• WHAT TO WORK ON: Return the lines from the start of the data through the line with "wire signed [11:0] XC0_prod3". Include both of those lines and no others.

TASK INPUTS: Begin

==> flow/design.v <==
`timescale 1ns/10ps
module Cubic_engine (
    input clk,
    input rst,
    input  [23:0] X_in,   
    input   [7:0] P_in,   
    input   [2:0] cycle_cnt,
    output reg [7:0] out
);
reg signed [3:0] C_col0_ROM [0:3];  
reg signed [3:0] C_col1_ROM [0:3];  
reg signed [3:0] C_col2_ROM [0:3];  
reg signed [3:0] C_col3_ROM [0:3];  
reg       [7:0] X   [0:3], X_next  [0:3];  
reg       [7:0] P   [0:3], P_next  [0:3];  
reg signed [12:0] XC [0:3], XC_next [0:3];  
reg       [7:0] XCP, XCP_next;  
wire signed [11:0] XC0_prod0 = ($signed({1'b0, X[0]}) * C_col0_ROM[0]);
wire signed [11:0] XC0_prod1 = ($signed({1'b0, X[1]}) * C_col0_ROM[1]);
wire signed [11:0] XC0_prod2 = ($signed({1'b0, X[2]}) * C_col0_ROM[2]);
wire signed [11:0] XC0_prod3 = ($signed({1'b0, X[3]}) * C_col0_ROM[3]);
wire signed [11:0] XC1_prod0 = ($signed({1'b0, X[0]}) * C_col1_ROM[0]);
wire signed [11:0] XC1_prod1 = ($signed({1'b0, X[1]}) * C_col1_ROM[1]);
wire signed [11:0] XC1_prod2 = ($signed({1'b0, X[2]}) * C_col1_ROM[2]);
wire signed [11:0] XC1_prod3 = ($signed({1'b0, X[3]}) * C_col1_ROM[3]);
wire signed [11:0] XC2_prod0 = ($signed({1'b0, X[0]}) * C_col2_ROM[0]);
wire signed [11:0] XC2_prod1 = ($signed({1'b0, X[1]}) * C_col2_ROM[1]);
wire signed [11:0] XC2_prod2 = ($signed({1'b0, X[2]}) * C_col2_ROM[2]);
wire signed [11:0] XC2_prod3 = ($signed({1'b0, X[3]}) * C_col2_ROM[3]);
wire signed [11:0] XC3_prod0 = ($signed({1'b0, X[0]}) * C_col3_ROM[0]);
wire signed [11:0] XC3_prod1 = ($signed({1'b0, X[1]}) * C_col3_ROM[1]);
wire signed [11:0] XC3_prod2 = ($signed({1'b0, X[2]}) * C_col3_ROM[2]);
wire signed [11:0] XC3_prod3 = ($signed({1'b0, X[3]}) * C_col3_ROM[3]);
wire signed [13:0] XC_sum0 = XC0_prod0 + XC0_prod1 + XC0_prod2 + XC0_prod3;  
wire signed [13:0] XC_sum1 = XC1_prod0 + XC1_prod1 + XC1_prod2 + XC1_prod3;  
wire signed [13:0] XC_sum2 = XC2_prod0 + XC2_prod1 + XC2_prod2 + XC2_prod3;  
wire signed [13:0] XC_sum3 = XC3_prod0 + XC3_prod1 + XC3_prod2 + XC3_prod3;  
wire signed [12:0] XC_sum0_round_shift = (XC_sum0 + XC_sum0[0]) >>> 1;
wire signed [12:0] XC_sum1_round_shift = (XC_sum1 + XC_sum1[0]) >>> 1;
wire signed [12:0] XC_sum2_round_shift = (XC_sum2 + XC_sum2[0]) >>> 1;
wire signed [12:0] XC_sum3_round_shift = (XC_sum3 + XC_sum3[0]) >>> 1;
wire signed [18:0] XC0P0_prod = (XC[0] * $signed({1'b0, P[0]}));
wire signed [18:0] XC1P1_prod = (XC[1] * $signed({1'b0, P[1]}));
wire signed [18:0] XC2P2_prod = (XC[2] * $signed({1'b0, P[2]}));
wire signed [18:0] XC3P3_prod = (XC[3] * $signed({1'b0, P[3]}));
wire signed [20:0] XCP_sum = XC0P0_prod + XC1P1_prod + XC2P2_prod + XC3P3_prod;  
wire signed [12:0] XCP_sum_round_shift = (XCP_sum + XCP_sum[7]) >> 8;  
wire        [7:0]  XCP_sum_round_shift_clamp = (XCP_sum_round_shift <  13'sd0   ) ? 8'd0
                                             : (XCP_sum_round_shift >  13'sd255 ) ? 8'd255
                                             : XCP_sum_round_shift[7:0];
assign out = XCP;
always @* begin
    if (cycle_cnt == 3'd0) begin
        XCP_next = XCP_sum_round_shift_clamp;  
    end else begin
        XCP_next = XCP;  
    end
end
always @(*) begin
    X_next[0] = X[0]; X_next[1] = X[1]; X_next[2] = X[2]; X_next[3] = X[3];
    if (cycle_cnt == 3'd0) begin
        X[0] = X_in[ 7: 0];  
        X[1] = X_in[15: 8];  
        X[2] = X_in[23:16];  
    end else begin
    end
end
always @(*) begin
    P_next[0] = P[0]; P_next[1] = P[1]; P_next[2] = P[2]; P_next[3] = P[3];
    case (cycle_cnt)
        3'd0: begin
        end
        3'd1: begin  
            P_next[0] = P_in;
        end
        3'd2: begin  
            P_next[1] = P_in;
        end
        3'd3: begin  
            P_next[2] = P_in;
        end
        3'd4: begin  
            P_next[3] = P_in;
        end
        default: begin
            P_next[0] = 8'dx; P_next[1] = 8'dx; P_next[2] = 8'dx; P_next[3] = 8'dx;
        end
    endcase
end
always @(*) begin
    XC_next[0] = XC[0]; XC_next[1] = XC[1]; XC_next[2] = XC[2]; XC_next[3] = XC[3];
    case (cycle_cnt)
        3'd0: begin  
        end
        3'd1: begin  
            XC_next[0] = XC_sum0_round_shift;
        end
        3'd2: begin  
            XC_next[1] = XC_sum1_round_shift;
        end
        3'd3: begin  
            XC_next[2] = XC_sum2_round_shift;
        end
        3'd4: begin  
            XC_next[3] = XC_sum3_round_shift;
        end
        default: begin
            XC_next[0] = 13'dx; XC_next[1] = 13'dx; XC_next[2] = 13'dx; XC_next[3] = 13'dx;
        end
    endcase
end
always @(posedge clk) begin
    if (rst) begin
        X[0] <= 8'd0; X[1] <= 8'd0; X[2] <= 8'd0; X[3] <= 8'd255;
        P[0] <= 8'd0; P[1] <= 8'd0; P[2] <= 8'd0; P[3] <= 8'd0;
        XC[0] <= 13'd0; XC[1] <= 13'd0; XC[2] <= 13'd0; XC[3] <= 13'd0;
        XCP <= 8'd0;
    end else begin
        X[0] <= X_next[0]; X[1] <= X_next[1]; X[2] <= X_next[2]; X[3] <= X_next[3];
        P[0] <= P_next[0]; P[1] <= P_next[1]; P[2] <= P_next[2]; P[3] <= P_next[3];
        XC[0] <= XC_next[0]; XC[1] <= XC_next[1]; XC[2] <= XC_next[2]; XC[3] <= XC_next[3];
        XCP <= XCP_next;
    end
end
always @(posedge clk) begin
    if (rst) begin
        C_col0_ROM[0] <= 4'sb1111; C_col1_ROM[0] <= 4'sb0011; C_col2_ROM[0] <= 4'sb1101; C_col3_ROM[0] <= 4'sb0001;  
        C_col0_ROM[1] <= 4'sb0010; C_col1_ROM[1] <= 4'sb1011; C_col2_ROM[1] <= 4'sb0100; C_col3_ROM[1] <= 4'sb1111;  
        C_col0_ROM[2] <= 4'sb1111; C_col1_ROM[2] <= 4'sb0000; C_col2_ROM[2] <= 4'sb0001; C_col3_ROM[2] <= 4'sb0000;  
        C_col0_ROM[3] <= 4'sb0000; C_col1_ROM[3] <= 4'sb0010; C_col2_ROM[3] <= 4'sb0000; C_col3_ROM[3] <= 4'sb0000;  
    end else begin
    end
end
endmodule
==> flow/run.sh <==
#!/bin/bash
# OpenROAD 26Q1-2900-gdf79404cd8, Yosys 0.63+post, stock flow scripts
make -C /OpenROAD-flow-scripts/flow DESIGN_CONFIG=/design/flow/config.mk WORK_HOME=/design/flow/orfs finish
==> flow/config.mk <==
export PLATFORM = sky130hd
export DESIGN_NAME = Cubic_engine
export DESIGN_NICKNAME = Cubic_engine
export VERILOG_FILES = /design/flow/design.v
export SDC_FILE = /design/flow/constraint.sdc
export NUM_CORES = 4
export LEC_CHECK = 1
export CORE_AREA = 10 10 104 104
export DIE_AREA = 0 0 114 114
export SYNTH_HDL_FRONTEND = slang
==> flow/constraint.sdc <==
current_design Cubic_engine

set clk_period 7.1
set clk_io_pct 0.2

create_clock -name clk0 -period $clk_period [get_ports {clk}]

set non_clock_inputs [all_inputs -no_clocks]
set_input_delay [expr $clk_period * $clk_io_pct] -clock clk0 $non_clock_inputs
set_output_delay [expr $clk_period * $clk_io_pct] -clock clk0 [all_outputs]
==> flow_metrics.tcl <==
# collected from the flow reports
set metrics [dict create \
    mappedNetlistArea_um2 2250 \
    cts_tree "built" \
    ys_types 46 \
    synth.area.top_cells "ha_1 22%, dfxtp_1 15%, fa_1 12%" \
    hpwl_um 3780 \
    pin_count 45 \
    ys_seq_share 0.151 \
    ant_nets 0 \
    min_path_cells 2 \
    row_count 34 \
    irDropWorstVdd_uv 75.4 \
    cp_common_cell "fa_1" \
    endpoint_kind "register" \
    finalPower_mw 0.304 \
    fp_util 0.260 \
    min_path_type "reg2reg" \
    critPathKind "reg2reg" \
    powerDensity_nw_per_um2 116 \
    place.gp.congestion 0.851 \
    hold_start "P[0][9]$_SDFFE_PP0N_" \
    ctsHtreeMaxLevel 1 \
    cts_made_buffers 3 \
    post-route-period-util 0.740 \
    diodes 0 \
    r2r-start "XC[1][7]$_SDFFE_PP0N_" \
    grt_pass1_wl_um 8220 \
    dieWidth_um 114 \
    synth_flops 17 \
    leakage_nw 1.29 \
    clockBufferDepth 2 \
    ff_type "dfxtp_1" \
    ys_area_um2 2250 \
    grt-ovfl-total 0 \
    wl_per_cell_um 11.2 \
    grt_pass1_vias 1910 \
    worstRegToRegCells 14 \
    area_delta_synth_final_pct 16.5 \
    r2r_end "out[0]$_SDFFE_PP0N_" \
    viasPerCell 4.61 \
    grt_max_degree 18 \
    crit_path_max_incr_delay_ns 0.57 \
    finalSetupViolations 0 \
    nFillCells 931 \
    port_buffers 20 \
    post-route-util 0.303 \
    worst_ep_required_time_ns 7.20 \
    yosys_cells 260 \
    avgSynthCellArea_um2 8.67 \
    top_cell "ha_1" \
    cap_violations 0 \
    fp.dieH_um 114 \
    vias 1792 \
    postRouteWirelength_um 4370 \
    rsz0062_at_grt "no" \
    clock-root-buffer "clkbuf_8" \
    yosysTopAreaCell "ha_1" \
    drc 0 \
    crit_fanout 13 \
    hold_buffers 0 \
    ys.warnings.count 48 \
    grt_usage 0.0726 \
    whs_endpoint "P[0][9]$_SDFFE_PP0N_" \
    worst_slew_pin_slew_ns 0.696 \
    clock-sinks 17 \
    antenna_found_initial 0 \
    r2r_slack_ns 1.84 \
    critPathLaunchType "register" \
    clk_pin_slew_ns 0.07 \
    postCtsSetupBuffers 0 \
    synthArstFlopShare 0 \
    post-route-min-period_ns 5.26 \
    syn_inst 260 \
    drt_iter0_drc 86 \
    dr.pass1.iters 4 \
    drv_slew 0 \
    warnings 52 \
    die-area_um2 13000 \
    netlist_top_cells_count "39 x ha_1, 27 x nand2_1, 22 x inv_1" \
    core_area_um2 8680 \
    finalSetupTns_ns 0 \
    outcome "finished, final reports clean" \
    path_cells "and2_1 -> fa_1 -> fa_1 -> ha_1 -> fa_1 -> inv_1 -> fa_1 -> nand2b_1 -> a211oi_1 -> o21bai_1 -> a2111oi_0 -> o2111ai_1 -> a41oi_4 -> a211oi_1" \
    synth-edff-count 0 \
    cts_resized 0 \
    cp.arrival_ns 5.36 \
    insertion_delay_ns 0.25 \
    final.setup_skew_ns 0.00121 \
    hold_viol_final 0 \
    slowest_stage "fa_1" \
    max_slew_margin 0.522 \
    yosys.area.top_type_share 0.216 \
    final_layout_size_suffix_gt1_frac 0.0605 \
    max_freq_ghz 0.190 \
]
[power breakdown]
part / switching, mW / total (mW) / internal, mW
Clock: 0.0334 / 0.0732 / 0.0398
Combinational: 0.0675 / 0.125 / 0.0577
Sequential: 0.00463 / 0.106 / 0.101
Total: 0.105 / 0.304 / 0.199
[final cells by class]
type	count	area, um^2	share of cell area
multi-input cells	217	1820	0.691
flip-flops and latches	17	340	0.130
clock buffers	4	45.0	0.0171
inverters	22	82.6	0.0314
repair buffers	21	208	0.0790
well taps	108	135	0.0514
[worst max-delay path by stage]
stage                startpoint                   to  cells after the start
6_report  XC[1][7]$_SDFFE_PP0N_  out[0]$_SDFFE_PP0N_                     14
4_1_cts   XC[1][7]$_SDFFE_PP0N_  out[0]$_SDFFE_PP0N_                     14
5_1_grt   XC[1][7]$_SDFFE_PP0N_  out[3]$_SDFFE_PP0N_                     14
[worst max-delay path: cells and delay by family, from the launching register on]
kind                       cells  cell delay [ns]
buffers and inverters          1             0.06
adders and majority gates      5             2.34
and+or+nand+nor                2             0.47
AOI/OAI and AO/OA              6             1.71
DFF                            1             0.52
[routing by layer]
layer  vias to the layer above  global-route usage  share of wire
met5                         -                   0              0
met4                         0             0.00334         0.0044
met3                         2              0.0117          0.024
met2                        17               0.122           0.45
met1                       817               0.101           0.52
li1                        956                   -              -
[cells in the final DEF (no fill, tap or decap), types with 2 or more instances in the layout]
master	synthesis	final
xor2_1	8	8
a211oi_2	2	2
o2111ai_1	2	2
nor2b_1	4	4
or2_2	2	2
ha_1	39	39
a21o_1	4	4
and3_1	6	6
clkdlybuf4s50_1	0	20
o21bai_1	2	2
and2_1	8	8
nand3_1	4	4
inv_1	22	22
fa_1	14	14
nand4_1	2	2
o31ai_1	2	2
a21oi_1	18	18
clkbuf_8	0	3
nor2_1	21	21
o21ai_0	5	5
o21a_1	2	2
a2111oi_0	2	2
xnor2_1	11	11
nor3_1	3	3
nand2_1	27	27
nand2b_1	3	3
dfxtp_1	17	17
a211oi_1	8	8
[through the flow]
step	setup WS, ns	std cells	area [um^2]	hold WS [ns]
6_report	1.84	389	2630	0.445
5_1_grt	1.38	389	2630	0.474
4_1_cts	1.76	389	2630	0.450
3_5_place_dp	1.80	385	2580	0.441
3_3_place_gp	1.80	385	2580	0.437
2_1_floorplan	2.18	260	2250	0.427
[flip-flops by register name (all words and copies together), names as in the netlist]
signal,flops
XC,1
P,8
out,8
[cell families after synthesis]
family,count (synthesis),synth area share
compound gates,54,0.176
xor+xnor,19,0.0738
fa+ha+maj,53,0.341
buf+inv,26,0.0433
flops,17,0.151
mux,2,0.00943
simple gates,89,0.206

TASK INPUTS: End

• THE COMPLETED TASK:
==> flow/design.v <==
`timescale 1ns/10ps
module Cubic_engine (
    input clk,
    input rst,
    input  [23:0] X_in,   
    input   [7:0] P_in,   
    input   [2:0] cycle_cnt,
    output reg [7:0] out
);
reg signed [3:0] C_col0_ROM [0:3];  
reg signed [3:0] C_col1_ROM [0:3];  
reg signed [3:0] C_col2_ROM [0:3];  
reg signed [3:0] C_col3_ROM [0:3];  
reg       [7:0] X   [0:3], X_next  [0:3];  
reg       [7:0] P   [0:3], P_next  [0:3];  
reg signed [12:0] XC [0:3], XC_next [0:3];  
reg       [7:0] XCP, XCP_next;  
wire signed [11:0] XC0_prod0 = ($signed({1'b0, X[0]}) * C_col0_ROM[0]);
wire signed [11:0] XC0_prod1 = ($signed({1'b0, X[1]}) * C_col0_ROM[1]);
wire signed [11:0] XC0_prod2 = ($signed({1'b0, X[2]}) * C_col0_ROM[2]);
wire signed [11:0] XC0_prod3 = ($signed({1'b0, X[3]}) * C_col0_ROM[3]);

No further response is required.